Q2. Explain why a change in pH can cause an enzyme to lose activity. [3 marks]
- Cue. A change in pH alters the charges on R groups, breaking ionic and hydrogen bonds that maintain the tertiary structure; the active site changes shape so the substrate no longer fits, and activity falls.
Q3. Distinguish between the primary and tertiary structure of a protein. [2 marks]
- Cue. Primary structure is the linear sequence of amino acids joined by peptide bonds; tertiary structure is the overall three-dimensional fold of that chain stabilised by R-group interactions.
Exam-style practice questions
Practice questions written in the style of SEAB exam questions on this dot point, with worked answer explainers.
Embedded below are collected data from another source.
==> flow/design.v <==
module instr_mem (
    input wire clk,               
    input wire [31:0] addr,       
    output reg [31:0] instr       
);
    parameter MEM_DEPTH = 256;
    reg [31:0] mem_array [0:MEM_DEPTH-1];
    always @(posedge clk) begin
        instr <= mem_array[addr[31:2]];
    end
    initial begin
        integer i;
        for (i = 0; i < MEM_DEPTH; i = i + 1) begin
            mem_array[i] = 32'd0;
        end
        mem_array[0] = 32'h00400093;  
        mem_array[1] = 32'h00800113;  
        mem_array[2] = 32'h002081b3;  
    end
endmodule
==> flow/run.sh <==
#!/bin/bash
# OpenROAD 26Q1-2900-gdf79404cd8, Yosys 0.63+post, stock flow scripts
make -C /OpenROAD-flow-scripts/flow DESIGN_CONFIG=/design/flow/config.mk WORK_HOME=/design/flow/orfs finish
==> flow/config.mk <==
export PLATFORM = sky130hd
export DESIGN_NAME = register_file
export DESIGN_NICKNAME = register_file
export VERILOG_FILES = /design/flow/design.v
export SDC_FILE = /design/flow/constraint.sdc
export NUM_CORES = 4
export LEC_CHECK = 1
export CORE_UTILIZATION = 40
==> flow/constraint.sdc <==
current_design register_file

set clk_period 1.5
set clk_io_pct 0.2

create_clock -name clk0 -period $clk_period [get_ports {clk}]

set non_clock_inputs [all_inputs -no_clocks]
set_input_delay [expr $clk_period * $clk_io_pct] -clock clk0 $non_clock_inputs
set_output_delay [expr $clk_period * $clk_io_pct] -clock clk0 [all_outputs]
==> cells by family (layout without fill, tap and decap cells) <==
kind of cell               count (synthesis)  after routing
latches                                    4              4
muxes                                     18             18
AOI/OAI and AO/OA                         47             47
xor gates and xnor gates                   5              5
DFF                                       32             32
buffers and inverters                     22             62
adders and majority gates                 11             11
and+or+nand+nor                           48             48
==> /design/flow/design.v <==
`timescale 1ns / 1ps
module fib(
    input wire clk, rst,
    input wire start,
    input wire [4:0] i,
    output reg ready, done_tick,
    output wire [19:0] f);
    localparam [1:0] idle   = 2'b00,
                     op     = 2'b01,
                     done   = 2'b10;
    localparam N = 20;
    reg [4:0] n_reg, n_next;
    reg [N-1:0] t0_reg, t0_next, t1_reg, t1_next;
    reg [1:0] state_next, state_reg;
    always @(posedge clk, posedge rst) begin
        state_reg <= state_next;
        if(rst) begin
            state_reg <= idle;
        end
    end
    always @(posedge clk, posedge rst) begin
        t0_reg <= t0_next;
        if(rst) begin
            t0_reg <= {N{1'b0}};
        end
    end
    always @(posedge clk, posedge rst) begin
        t1_reg <= t1_next;
        if(rst) begin
            t1_reg <= {N{1'b0}};
        end
    end
    always @(posedge clk, posedge rst) begin
        n_reg <= n_next;
        if(rst) begin
            n_reg <= 5'b00000;
        end
    end
    always @* begin
        state_next = state_reg;
        t0_next = t0_reg;
        t1_next = t1_reg;
        n_next = n_reg;
        done_tick = 1'b0;
        ready = 1'b0;
        case(state_reg)
            idle: 
                begin
                    ready = 1'b1;
                    if(start) begin
                        t0_next = 0;
                        t1_next = 20'd1;
                        n_next  = i;
                        state_next = op;
                    end
                end
            op: 
                begin
                    if(n_reg==0) begin
                        state_next = done;
                        t1_next = 0;
                    end else if (n_reg==1) begin
                        state_next = done;
                    end else begin
                        t1_next = t1_reg + t0_reg;
                        t0_next = t1_reg;
                        n_next = n_reg - 1'b1;
                    end
                end
            done: 
                begin
                    done_tick = 1'b1;
                    state_next = idle;
                end
            default: state_next = idle;
        endcase
    end
    assign f = t1_reg;
endmodule
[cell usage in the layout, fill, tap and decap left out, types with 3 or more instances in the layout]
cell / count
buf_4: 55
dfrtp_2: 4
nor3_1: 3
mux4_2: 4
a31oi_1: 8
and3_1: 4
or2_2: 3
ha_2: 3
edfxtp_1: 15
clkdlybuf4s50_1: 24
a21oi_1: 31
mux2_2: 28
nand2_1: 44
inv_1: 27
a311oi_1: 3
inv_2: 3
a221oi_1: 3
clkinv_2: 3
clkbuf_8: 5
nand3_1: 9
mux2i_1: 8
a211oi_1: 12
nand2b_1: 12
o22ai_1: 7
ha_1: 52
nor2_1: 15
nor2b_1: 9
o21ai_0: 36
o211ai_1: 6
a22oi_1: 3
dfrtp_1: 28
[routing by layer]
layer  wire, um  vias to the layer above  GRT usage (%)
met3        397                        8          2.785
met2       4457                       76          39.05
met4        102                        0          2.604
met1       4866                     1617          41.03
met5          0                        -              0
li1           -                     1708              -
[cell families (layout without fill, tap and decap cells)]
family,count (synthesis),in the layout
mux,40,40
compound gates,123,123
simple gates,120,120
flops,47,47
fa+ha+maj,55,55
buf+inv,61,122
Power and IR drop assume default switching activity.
<file path="./design.v">
module barrel_shifter
#(parameter SIZE=32)
(
	inA,
	inB,
	shift_arithmetic,
	result_R,
	result_L
);
input [SIZE-1:0] inA;
input [4:0] inB;
input shift_arithmetic;
output  [SIZE-1:0] result_R;
output  [SIZE-1:0] result_L;
integer i;
reg [2*SIZE-1:0] mask [0:SIZE];
wire sign = (shift_arithmetic & inA[31]);
wire [2*SIZE-1:0] produce_mask={{32{sign}},inA};
always @*
begin
	for (i=0; i<=SIZE; i=i+1)
	begin
		mask[i] = produce_mask<<i;
	end
end
assign result_L = mask[inB[4:0]][SIZE-1:0];
assign result_R = mask[7'd32-inB[4:0]][2*SIZE-1:SIZE];
endmodule
</file>
--- run.sh ---
#!/bin/bash
# OpenROAD 26Q1-2900-gdf79404cd8, Yosys 0.63+post, stock flow scripts
make -C /OpenROAD-flow-scripts/flow DESIGN_CONFIG=/design/flow/config.mk WORK_HOME=/design/flow/orfs finish
--- config.mk ---
export PLATFORM = sky130hd
export DESIGN_NAME = Banco_Registros
export DESIGN_NICKNAME = Banco_Registros
export VERILOG_FILES = /design/flow/design.v
export SDC_FILE = /design/flow/constraint.sdc
export NUM_CORES = 4
export LEC_CHECK = 1
export CORE_UTILIZATION = 30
The year tag is the paper they imitate, not the source.
Original5 marksDescribe the four levels of protein structure, naming the type of bond or interaction responsible for stabilising each level beyond the primary structure.Show worked answer →
Examiners want a clear definition of each level with the correct stabilising interaction.
Primary structure is the linear sequence of amino acids joined by peptide bonds; this sequence is determined by the gene and dictates all higher levels.
Secondary structure is the local folding of the chain into alpha helices or beta pleated sheets, stabilised by hydrogen bonds between the carbonyl and amino groups of the polypeptide backbone.
Tertiary structure is the overall three-dimensional folding of the whole chain, stabilised by interactions between the R groups of amino acids: hydrogen bonds, ionic bonds, disulfide bridges (covalent), and hydrophobic interactions.
Quaternary structure is the association of two or more polypeptide chains (and any non-protein prosthetic groups) into a functional protein, held by the same kinds of R-group interaction acting between chains.
Markers reward the correct definition of each level and the correct stabilising interaction, particularly distinguishing backbone hydrogen bonds (secondary) from R-group interactions (tertiary and quaternary).
Original4 marksExplain what is meant by denaturation of a protein and describe how a rise in temperature above the optimum can cause it.Show worked answer →
The answer needs a definition and then a mechanism.
Denaturation is the loss of a protein's specific three-dimensional shape (its tertiary and any quaternary structure) without breaking the peptide bonds of the primary structure.
A rise in temperature increases the kinetic energy of the molecule, causing more vigorous vibration of the atoms. This strains and breaks the relatively weak hydrogen bonds and ionic bonds that hold the tertiary structure in place.
As these bonds break, the chain unfolds and the precise shape is lost. For an enzyme this changes the shape of the active site so that the substrate no longer fits, and activity falls. The change is usually permanent because the bonds do not reform in the original pattern.
Markers reward the definition (loss of three-dimensional shape, peptide bonds intact), the role of increased kinetic energy, the breaking of hydrogen and ionic bonds, and the functional consequence.